Petra Costa’s brilliant Oscar-nominated documentary The Edge of Democracy is a moving and personal look at the attacks on Brazil’s fledgling democracy.
A military dictatorship until 1985, Brazil made enormous economic and social progress (lifting 36 million people out of poverty) under the Lula and Dilma administrations between 2003-16.
But in 2016, Dilma was impeached in what the TUC described at the time as a “legislative coup” by right wingers.
A key part of civil society, trade unions in Brazil have also suffered successive attacks on their organisations.
Following Dilma’s impeachment, Michel Temer’s government approved a ‘Labour Reform’ (a roll-back of trade union rights) in 2017.
The so-called Reform was considered by the International Labour Organisation (the UN’s tripartite labour rights body) to breach Conventions 98 and 154 (conventions regarding collective bargaining, agreement and consultation).
One particularly damaging provision of the Reform is destroying collective bargaining from the inside.
Now, collective bargaining means bargaining groups can end up with worse treatment than that given by the law, deterring unions from trying to negotiate better terms and conditions.
Between 2017 and 2018, collective bargaining coverage declined by 46 per cent.
Temer’s government was deeply unpopular, and Lula was planning to run for office again, polling ahead in the presidential race when he was arrested and imprisoned on trumped-up corruption charges, disqualifying him from running.
This vacuum allowed far-right bigot Jair Bolsonaro to become president in 2018.
I would like once again to register how deeply touched I was with all mobilisations and declarations of solidarity organised by the international trade union movement and other social organisations in the United Kingdom and around the world - such as the Trades Union Congress (TUC) and its unions. I did not expect so much affection and solidarity. These gestures do not only reach me, but all of those who defend democracy and justice in Brazil and suffer the consequences of this struggle.
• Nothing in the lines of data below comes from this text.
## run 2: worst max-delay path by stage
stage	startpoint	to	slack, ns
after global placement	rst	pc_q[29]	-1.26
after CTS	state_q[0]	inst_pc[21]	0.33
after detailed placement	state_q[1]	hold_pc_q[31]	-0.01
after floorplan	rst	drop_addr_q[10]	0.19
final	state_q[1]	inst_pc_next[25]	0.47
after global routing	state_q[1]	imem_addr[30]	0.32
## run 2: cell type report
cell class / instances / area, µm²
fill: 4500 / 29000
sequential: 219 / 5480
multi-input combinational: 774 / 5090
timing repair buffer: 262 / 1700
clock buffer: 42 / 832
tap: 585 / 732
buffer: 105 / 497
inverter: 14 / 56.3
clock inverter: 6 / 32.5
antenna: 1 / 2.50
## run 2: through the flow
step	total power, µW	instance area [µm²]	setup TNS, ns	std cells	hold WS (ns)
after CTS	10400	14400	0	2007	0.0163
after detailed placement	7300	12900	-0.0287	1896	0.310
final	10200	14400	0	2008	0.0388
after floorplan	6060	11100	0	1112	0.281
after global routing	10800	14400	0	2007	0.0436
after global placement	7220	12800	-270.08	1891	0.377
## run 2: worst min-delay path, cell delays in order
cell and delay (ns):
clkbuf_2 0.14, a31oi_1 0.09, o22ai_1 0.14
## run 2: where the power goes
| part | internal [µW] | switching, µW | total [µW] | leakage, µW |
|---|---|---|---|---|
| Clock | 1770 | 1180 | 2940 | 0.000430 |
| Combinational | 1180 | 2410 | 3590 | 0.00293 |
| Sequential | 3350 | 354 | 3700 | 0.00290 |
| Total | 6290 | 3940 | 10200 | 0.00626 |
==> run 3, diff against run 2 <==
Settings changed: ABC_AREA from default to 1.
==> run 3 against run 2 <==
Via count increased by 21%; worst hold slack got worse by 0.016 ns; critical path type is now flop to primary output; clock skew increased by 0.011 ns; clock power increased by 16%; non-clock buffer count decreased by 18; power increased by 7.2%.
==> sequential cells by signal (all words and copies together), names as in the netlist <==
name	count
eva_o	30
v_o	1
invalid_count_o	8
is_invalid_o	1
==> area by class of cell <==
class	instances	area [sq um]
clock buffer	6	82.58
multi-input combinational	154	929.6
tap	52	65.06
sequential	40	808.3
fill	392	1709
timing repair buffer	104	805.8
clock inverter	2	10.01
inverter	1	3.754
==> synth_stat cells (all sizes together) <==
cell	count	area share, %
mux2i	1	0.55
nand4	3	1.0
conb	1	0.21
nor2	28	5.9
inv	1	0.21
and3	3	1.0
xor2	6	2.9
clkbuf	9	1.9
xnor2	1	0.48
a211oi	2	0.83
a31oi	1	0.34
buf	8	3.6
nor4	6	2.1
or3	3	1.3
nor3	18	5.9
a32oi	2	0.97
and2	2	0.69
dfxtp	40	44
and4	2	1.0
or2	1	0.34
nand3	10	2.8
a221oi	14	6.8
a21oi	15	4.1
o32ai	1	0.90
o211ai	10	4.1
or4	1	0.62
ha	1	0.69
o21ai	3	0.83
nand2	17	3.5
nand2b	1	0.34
<file path="config.mk">
export PLATFORM = sky130hd
export DESIGN_NAME = booth_mult
export DESIGN_NICKNAME = d
export VERILOG_FILES = /design/src/rtl/mult_pkg.sv /design/src/rtl/booth_step.sv /design/src/rtl/booth_mult.sv
export SDC_FILE = /design/constraint.sdc
export NUM_CORES = 1
export LEC_CHECK = 0
export ABC_CLOCK_PERIOD_IN_PS = 10470
export CAP_MARGIN = 20
export CORE_MARGIN = 1.5
export CORE_UTILIZATION = 59
export DETAILED_ROUTE_END_ITERATION = 10
export PLACE_DENSITY_LB_ADDON = 0.15
export SETUP_SLACK_MARGIN = 0.02
export SYNTH_ARGS = -nofsm -noshare
export SYNTH_HDL_FRONTEND = slang
export SYNTH_SLANG_ARGS = --single-unit
</file>
<file path="constraint.sdc">
create_clock -name clk -period 10.47 [get_ports clk]
set_input_delay 1.5705 -clock clk [delete_from_list [all_inputs] [get_ports clk]]
set_output_delay 1.5705 -clock clk [all_outputs]
set_load 0.005 [all_outputs]
</file>
<file path="src/rtl/mult_pkg.sv">
// Shared types and constants for the sequential Booth multiplier.
package mult_pkg;

  localparam int WIDTH_D = 32;
  localparam int CNT_W_D = 6;
  localparam int SIGNED_STEPS = WIDTH_D;
  localparam int UNSIGNED_STEPS = WIDTH_D + 1;

  typedef enum logic [1:0] {
    IDLE,
    RUN,
    FINISH
  } state_e;

  typedef enum logic [1:0] {
    OP_NOP,
    OP_ADD,
    OP_SUB
  } booth_op_e;

  function automatic booth_op_e booth_op(
    input logic q0,
    input logic q_1
  );
    booth_op_e op;
    unique case ({q0, q_1})
      2'b01:   op = OP_ADD;
      2'b10:   op = OP_SUB;
      default: op = OP_NOP;
    endcase
    return op;
  endfunction

endpackage

</file>
<file path="src/rtl/booth_step.sv">
// One radix-2 Booth iteration: conditional add/sub of M into A,
// then arithmetic right shift of {A,Q,q_1}.
module booth_step
  import mult_pkg::*;
#(
  parameter int AW = 33,
  parameter int QW = 32
) (
  input  logic [AW-1:0] a_i,
  input  logic [QW-1:0] q_i,
  input  logic          q_1_i,
  input  logic [AW-1:0] m_i,
  output logic [AW-1:0] a_o,
  output logic [QW-1:0] q_o,
  output logic          q_1_o
);

  logic [AW-1:0] sum;

  always_comb begin
    sum = a_i;
    unique case (booth_op(q_i[0], q_1_i))
      OP_ADD:  sum = a_i + m_i;
      OP_SUB:  sum = a_i - m_i;
      default: sum = a_i;
    endcase
  end

  assign a_o   = {sum[AW-1], sum[AW-1:1]};
  assign q_o   = {sum[0], q_i[QW-1:1]};
  assign q_1_o = q_i[0];

endmodule

</file>
<file path="src/rtl/booth_mult.sv">
// Multi-cycle signed Booth multiplier writing HI/LO (MIPS MULT).
// Define MULTU_EN to add the isUnsigned port and MULTU support.
module booth_mult
  import mult_pkg::*;
#(
  parameter int WIDTH = WIDTH_D,
  parameter int CNT_W = CNT_W_D
) (
  input  logic             clk,
  input  logic             reset,
  input  logic [WIDTH-1:0] srcA,
  input  logic [WIDTH-1:0] srcB,
  input  logic             multCtrl,
`ifdef MULTU_EN
  input  logic             isUnsigned,
`endif
  output logic             busy,
  output logic             done,
  output logic [WIDTH-1:0] hi,
  output logic [WIDTH-1:0] lo
);

`ifdef MULTU_EN
  localparam int QW = WIDTH + 1;
`else
  localparam int QW = WIDTH;
`endif

  state_e           state_q, state_d;
  logic [WIDTH:0]   a_q, a_d;
  logic [WIDTH:0]   m_q, m_d;
  logic [QW-1:0]    q_q, q_d;
  logic             q1_q, q1_d;
  logic [CNT_W-1:0] cnt_q, cnt_d;
  logic             uns_q, uns_d;
  logic             busy_q, busy_d;
  logic             done_q, done_d;
  logic [WIDTH-1:0] hi_q, hi_d;
  logic [WIDTH-1:0] lo_q, lo_d;

  logic [WIDTH:0]   a_n;
  logic [QW-1:0]    q_n;
  logic             q1_n;
  logic             ld_uns;
  logic [CNT_W-1:0] last_cnt;
  logic [WIDTH-1:0] res_hi, res_lo;

  booth_step #(
    .AW(WIDTH + 1),
    .QW(QW)
  ) u_step (
    .a_i  (a_q),
    .q_i  (q_q),
    .q_1_i(q1_q),
    .m_i  (m_q),
    .a_o  (a_n),
    .q_o  (q_n),
    .q_1_o(q1_n)
  );

`ifdef MULTU_EN
  assign ld_uns = isUnsigned;

  // Unsigned runs one extra step, so the product sits one bit lower.
  always_comb begin
    if (uns_q) begin
      res_hi = {a_q[WIDTH-2:0], q_q[WIDTH]};
      res_lo = q_q[WIDTH-1:0];
    end else begin
      res_hi = a_q[WIDTH-1:0];
      res_lo = q_q[WIDTH:1];
    end
  end
`else
  assign ld_uns = 1'b0;
  assign res_hi = a_q[WIDTH-1:0];
  assign res_lo = q_q;
`endif

  assign last_cnt = uns_q ? CNT_W'(WIDTH) : CNT_W'(WIDTH - 1);

  always_comb begin
    state_d = state_q;
    a_d     = a_q;
    m_d     = m_q;
    q_d     = q_q;
    q1_d    = q1_q;
    cnt_d   = cnt_q;
    uns_d   = uns_q;
    busy_d  = busy_q;
    done_d  = 1'b0;
    hi_d    = hi_q;
    lo_d    = lo_q;
    if (multCtrl) begin
      a_d     = '0;
      q_d     = QW'(srcB);
      q1_d    = 1'b0;
      m_d     = ld_uns ? {1'b0, srcA} : {srcA[WIDTH-1], srcA};
      cnt_d   = '0;
      uns_d   = ld_uns;
      busy_d  = 1'b1;
      state_d = RUN;
    end else begin
      unique case (state_q)
        IDLE: ;
        RUN: begin
          a_d   = a_n;
          q_d   = q_n;
          q1_d  = q1_n;
          cnt_d = cnt_q + CNT_W'(1);
          if (cnt_q == last_cnt) state_d = FINISH;
        end
        FINISH: begin
          hi_d    = res_hi;
          lo_d    = res_lo;
          done_d  = 1'b1;
          busy_d  = 1'b0;
          state_d = IDLE;
        end
        default: state_d = IDLE;
      endcase
    end
  end

  always_ff @(posedge clk) begin
    if (reset) begin
      state_q <= IDLE;
      a_q     <= '0;
      m_q     <= '0;
      q_q     <= '0;
      q1_q    <= 1'b0;
      cnt_q   <= '0;
      uns_q   <= 1'b0;
      busy_q  <= 1'b0;
      done_q  <= 1'b0;
      hi_q    <= '0;
      lo_q    <= '0;
    end else begin
      state_q <= state_d;
      a_q     <= a_d;
      m_q     <= m_d;
      q_q     <= q_d;
      q1_q    <= q1_d;
      cnt_q   <= cnt_d;
      uns_q   <= uns_d;
      busy_q  <= busy_d;
      done_q  <= done_d;
      hi_q    <= hi_d;
      lo_q    <= lo_d;
    end
  end

  assign busy = busy_q;
  assign done = done_q;
  assign hi   = hi_q;
  assign lo   = lo_q;

endmodule

</file>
Bolsonaro has continued this lurch towards repression of trade unions, disbanding the country’s ministry of labour within days of taking office.
In March 2019, Bolsonaro’s administration ended automatic deduction of union subs without warning and with no assistance to unions to develop a different model, compromising unions’ financial independence.
Bolsonaro’s administration has also attacked pension rights and access to retirement.
Bolsonaro exploits the degradation of people’s trust in democracy. When the world was shocked at pictures of 2019’s devastating Amazon fires, he made scarcely-credible accusations blaming NGOs.
Freedom of the press is also under threat with the recent indictment of investigative journalist Glenn Greenwald.
Greenwald’s news organisation The Intercept has published a series of revelations about Lula’s trial which have been highly embarrassing to the administration.
Following the international #LulaLivre campaign, including from the trade union movement in the UK, Lula is now out of prison.
But we continue to call for the charges against him to be dropped, and for Brazil’s government to return to constructive dialogue with trade unions and other civil society organisations to deliver social and environmental justice.
It will take some years for Brazil to repair its damaged democratic institutions.